*** Opening Task material ***
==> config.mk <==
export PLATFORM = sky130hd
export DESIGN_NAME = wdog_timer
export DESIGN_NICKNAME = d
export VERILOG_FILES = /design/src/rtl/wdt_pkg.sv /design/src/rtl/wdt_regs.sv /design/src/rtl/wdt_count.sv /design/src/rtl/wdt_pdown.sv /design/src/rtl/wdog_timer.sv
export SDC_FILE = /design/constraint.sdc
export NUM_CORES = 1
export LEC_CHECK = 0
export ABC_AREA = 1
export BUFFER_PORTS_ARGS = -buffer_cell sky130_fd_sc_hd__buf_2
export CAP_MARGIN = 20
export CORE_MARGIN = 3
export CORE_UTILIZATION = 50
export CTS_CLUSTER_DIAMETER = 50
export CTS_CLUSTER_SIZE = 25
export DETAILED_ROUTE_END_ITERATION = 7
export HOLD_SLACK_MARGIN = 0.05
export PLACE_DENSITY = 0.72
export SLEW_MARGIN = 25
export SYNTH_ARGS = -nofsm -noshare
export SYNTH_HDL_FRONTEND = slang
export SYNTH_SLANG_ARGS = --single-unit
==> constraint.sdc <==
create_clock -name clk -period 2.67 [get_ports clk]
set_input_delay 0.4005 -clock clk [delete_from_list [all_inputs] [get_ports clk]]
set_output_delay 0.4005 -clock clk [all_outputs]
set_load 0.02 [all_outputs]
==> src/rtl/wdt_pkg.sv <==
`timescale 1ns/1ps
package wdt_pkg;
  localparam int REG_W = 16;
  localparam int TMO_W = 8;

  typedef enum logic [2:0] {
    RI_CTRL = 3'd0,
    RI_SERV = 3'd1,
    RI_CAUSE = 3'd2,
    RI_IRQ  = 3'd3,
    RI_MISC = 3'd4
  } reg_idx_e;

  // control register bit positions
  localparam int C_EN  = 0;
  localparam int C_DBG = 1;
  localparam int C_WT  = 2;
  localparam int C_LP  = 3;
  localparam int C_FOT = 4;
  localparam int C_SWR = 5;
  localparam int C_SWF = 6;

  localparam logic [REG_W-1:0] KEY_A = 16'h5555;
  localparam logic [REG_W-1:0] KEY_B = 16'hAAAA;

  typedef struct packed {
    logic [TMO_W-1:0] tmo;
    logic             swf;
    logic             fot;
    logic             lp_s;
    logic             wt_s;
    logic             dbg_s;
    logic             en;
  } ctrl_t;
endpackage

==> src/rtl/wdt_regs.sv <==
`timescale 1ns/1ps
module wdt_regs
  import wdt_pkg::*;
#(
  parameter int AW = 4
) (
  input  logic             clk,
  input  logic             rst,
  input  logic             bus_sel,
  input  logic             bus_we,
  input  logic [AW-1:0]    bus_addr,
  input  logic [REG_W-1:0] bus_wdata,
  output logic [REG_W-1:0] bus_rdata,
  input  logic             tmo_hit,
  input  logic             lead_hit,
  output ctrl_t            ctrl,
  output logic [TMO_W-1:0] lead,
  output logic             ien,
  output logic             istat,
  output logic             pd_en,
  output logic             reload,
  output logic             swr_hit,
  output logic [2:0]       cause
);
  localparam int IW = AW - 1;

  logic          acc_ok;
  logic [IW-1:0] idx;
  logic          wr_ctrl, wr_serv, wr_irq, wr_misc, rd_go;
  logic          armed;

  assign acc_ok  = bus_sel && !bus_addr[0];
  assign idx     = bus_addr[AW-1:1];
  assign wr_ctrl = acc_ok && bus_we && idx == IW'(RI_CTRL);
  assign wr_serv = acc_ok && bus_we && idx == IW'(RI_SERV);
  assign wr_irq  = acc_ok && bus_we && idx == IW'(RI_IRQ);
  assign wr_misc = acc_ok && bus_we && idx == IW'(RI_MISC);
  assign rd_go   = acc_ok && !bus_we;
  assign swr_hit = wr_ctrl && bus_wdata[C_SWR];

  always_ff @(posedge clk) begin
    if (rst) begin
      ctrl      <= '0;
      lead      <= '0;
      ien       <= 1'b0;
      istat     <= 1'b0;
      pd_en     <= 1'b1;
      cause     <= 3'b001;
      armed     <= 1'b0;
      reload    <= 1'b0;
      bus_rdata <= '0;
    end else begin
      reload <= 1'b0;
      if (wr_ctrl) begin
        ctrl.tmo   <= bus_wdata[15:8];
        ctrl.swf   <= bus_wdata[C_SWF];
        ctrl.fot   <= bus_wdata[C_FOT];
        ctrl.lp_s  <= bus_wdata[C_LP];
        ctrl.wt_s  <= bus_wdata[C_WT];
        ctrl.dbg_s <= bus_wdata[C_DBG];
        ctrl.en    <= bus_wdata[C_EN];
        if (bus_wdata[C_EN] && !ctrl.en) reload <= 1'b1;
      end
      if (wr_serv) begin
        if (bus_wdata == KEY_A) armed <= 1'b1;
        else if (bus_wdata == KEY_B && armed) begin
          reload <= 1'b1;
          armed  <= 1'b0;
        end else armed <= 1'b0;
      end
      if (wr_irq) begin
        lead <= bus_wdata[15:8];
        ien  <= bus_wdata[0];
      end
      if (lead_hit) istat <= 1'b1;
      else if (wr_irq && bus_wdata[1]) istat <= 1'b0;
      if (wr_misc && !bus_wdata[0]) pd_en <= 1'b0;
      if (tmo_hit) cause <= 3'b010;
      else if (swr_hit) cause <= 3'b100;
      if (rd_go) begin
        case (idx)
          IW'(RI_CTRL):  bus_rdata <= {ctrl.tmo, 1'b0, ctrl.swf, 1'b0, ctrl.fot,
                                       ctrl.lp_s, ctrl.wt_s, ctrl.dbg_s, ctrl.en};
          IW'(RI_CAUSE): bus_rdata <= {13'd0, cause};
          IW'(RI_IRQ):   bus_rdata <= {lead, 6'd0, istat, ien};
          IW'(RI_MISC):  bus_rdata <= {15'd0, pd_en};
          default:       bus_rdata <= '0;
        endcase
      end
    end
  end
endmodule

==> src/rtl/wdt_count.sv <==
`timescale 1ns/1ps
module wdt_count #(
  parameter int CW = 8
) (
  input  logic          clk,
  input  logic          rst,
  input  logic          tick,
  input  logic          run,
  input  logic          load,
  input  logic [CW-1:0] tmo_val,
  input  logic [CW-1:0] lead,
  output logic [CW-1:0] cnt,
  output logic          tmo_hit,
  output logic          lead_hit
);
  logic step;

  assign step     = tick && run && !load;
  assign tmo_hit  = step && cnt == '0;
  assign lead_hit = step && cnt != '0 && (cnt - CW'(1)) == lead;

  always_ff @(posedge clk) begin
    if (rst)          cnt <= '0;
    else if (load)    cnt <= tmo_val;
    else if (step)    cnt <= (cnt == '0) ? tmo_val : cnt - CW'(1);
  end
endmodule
*** Closing Task material ***
*** Opening Task material ***
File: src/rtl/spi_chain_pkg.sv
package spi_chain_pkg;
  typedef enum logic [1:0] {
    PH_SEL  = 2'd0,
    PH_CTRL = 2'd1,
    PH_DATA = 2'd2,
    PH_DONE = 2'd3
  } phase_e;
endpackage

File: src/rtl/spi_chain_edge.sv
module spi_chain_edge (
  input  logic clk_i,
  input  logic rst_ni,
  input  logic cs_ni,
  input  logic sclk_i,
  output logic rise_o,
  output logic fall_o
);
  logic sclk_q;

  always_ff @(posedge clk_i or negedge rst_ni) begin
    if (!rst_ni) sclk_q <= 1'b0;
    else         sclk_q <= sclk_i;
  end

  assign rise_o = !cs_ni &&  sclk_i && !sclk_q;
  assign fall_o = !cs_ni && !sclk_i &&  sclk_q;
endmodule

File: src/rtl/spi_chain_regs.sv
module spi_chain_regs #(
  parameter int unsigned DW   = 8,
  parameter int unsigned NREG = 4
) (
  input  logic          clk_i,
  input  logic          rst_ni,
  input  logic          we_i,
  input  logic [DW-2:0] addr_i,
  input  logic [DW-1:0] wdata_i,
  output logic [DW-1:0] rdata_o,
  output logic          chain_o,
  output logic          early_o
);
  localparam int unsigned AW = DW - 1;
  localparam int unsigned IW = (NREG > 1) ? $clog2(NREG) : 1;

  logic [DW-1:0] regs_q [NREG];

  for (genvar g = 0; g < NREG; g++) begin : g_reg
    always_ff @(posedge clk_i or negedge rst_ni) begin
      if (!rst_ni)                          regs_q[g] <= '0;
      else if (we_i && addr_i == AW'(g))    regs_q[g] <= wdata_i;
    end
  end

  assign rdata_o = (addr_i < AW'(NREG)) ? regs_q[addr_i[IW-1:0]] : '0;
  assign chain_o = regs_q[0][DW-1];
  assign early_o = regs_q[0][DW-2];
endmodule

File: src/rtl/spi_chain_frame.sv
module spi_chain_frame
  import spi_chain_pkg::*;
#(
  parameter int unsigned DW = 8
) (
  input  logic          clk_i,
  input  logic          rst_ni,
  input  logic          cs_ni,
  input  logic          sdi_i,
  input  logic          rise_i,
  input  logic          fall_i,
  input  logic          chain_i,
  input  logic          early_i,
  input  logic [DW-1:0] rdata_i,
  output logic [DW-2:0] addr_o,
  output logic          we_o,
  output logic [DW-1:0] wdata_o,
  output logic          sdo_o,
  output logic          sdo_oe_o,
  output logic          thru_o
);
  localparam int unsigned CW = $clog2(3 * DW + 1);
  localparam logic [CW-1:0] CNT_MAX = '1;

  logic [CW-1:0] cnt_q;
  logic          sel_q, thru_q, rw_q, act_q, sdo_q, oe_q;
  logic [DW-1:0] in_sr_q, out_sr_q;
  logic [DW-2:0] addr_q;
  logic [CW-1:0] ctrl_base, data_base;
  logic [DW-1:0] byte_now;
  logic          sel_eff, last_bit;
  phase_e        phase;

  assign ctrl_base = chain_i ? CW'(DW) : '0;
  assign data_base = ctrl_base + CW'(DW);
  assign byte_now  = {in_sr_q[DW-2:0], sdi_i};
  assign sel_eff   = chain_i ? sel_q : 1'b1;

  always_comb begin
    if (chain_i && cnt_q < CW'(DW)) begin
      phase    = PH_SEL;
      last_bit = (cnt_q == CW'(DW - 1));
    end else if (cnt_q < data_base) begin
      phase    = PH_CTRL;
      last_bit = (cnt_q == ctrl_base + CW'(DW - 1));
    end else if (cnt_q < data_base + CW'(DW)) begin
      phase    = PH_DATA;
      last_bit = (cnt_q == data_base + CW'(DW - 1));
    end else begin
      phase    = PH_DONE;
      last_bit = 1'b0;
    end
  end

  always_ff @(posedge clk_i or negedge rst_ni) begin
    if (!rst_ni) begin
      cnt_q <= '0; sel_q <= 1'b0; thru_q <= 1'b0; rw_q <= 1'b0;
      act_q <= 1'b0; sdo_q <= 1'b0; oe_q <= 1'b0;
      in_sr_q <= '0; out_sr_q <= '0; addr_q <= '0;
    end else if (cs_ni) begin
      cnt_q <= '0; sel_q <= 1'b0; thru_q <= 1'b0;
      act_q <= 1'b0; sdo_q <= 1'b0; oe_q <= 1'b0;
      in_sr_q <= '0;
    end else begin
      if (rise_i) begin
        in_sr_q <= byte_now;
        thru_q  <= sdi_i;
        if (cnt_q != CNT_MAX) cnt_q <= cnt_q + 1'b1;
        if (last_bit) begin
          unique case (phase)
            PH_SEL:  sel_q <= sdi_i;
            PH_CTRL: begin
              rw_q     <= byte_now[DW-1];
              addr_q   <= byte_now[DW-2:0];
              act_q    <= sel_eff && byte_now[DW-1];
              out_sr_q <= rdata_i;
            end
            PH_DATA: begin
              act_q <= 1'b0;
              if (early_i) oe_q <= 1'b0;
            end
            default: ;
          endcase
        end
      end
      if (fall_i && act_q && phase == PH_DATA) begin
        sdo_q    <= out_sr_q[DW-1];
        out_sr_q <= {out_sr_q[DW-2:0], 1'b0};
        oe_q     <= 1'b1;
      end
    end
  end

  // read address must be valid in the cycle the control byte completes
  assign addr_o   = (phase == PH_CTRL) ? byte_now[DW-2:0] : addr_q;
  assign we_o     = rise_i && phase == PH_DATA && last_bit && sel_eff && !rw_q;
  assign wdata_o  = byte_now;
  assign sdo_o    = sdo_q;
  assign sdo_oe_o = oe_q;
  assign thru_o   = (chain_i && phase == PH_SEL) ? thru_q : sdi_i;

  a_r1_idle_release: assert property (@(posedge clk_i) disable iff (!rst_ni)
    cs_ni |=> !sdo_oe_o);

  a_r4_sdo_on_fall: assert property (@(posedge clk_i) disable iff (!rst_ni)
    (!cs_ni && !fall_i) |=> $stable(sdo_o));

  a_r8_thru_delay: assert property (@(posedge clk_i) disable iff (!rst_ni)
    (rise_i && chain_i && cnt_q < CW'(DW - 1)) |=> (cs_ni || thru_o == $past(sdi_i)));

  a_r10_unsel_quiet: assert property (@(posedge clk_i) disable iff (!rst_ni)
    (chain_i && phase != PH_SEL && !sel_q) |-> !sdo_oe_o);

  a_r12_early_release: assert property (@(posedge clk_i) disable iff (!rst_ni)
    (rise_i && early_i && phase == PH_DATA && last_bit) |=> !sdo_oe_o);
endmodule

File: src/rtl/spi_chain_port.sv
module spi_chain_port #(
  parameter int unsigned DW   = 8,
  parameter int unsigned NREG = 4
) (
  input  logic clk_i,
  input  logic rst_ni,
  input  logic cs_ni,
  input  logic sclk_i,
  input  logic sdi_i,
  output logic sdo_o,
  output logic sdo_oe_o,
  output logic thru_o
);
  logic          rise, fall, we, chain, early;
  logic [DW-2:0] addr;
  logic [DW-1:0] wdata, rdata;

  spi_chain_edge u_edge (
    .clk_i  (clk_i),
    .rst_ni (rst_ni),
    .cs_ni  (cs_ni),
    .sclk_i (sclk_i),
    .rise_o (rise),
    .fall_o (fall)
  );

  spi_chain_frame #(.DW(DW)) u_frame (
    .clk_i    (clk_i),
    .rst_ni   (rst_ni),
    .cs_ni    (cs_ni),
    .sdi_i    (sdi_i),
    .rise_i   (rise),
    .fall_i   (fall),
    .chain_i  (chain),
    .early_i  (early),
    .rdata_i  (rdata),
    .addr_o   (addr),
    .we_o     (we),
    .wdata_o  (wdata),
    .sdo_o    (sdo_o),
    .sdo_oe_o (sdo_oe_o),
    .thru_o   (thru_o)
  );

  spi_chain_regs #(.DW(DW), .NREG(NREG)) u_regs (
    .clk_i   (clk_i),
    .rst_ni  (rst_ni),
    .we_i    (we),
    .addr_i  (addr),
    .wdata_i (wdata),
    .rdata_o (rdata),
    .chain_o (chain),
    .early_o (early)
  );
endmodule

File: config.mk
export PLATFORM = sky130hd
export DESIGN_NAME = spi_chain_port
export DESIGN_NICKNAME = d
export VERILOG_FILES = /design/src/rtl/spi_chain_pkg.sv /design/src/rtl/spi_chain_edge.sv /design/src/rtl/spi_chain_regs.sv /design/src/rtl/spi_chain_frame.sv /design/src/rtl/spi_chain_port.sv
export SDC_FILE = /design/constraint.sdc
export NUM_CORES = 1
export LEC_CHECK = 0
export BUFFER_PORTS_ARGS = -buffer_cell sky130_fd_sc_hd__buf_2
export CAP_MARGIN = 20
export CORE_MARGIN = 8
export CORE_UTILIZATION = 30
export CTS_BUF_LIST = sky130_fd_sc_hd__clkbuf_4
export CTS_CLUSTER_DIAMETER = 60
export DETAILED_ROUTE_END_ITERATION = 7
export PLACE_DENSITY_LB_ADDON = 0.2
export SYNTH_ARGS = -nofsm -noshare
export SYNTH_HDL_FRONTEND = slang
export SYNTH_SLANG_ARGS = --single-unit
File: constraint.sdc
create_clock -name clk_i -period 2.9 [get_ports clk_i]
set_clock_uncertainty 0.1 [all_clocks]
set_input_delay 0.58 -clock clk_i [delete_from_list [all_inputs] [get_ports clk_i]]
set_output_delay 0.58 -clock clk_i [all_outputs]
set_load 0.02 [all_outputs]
*** Closing Task material ***
*** Opening Task material ***
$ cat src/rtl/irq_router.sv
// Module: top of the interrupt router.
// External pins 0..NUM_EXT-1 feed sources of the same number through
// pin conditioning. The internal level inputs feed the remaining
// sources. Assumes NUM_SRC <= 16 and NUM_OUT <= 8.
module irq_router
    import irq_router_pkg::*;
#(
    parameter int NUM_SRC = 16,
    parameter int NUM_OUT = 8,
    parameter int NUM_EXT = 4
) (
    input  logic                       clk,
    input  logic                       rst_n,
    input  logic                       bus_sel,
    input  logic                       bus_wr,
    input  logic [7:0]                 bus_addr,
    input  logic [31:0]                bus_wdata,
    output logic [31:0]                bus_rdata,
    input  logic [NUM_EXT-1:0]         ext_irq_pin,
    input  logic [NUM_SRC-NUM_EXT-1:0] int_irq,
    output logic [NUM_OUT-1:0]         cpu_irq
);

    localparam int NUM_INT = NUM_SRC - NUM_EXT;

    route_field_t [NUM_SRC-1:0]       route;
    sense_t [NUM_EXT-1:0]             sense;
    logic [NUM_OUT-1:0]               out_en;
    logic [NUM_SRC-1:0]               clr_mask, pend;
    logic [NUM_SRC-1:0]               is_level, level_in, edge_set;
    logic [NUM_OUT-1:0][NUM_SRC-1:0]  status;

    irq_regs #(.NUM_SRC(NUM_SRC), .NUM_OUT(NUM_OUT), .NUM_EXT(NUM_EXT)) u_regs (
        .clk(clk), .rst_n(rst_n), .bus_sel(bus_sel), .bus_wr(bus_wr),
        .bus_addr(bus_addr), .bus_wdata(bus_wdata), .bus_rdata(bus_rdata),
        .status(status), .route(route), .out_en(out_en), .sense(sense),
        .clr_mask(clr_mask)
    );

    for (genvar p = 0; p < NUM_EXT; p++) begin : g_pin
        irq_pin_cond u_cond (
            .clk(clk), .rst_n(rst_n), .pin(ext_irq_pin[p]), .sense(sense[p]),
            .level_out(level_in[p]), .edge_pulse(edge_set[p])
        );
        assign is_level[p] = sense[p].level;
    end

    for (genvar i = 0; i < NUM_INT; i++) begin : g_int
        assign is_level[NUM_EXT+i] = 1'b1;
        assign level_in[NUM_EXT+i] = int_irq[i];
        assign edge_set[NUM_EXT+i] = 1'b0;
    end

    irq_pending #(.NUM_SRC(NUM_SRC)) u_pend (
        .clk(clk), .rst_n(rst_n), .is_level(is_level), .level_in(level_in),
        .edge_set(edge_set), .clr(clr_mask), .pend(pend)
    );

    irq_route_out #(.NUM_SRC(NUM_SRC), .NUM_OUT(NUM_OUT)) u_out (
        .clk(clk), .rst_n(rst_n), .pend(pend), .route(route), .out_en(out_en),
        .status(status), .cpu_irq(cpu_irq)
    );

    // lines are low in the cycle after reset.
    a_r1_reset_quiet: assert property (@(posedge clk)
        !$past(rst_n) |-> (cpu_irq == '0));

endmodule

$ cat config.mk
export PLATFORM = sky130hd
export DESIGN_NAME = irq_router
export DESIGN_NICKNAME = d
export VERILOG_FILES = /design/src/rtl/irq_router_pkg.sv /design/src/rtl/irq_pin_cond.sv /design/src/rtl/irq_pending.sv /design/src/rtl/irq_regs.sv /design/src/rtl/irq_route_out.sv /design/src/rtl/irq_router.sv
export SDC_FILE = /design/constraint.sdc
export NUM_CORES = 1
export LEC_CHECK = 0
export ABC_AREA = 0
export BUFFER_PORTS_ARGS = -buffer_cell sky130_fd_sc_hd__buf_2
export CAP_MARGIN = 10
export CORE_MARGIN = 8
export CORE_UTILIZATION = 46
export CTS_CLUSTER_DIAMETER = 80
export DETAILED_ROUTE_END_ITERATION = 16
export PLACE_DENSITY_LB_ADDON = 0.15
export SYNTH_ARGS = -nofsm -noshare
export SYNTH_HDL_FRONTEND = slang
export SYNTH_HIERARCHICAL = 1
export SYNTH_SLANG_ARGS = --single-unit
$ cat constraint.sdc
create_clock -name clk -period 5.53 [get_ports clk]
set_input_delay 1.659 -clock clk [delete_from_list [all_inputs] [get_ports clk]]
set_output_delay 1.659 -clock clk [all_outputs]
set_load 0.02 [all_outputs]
*** Closing Task material ***
Your instructions ▸
Within the records, filter for lines that contain the word "enum" and show each one.

Output ▸
  typedef enum logic [2:0] {
  typedef enum logic [1:0] {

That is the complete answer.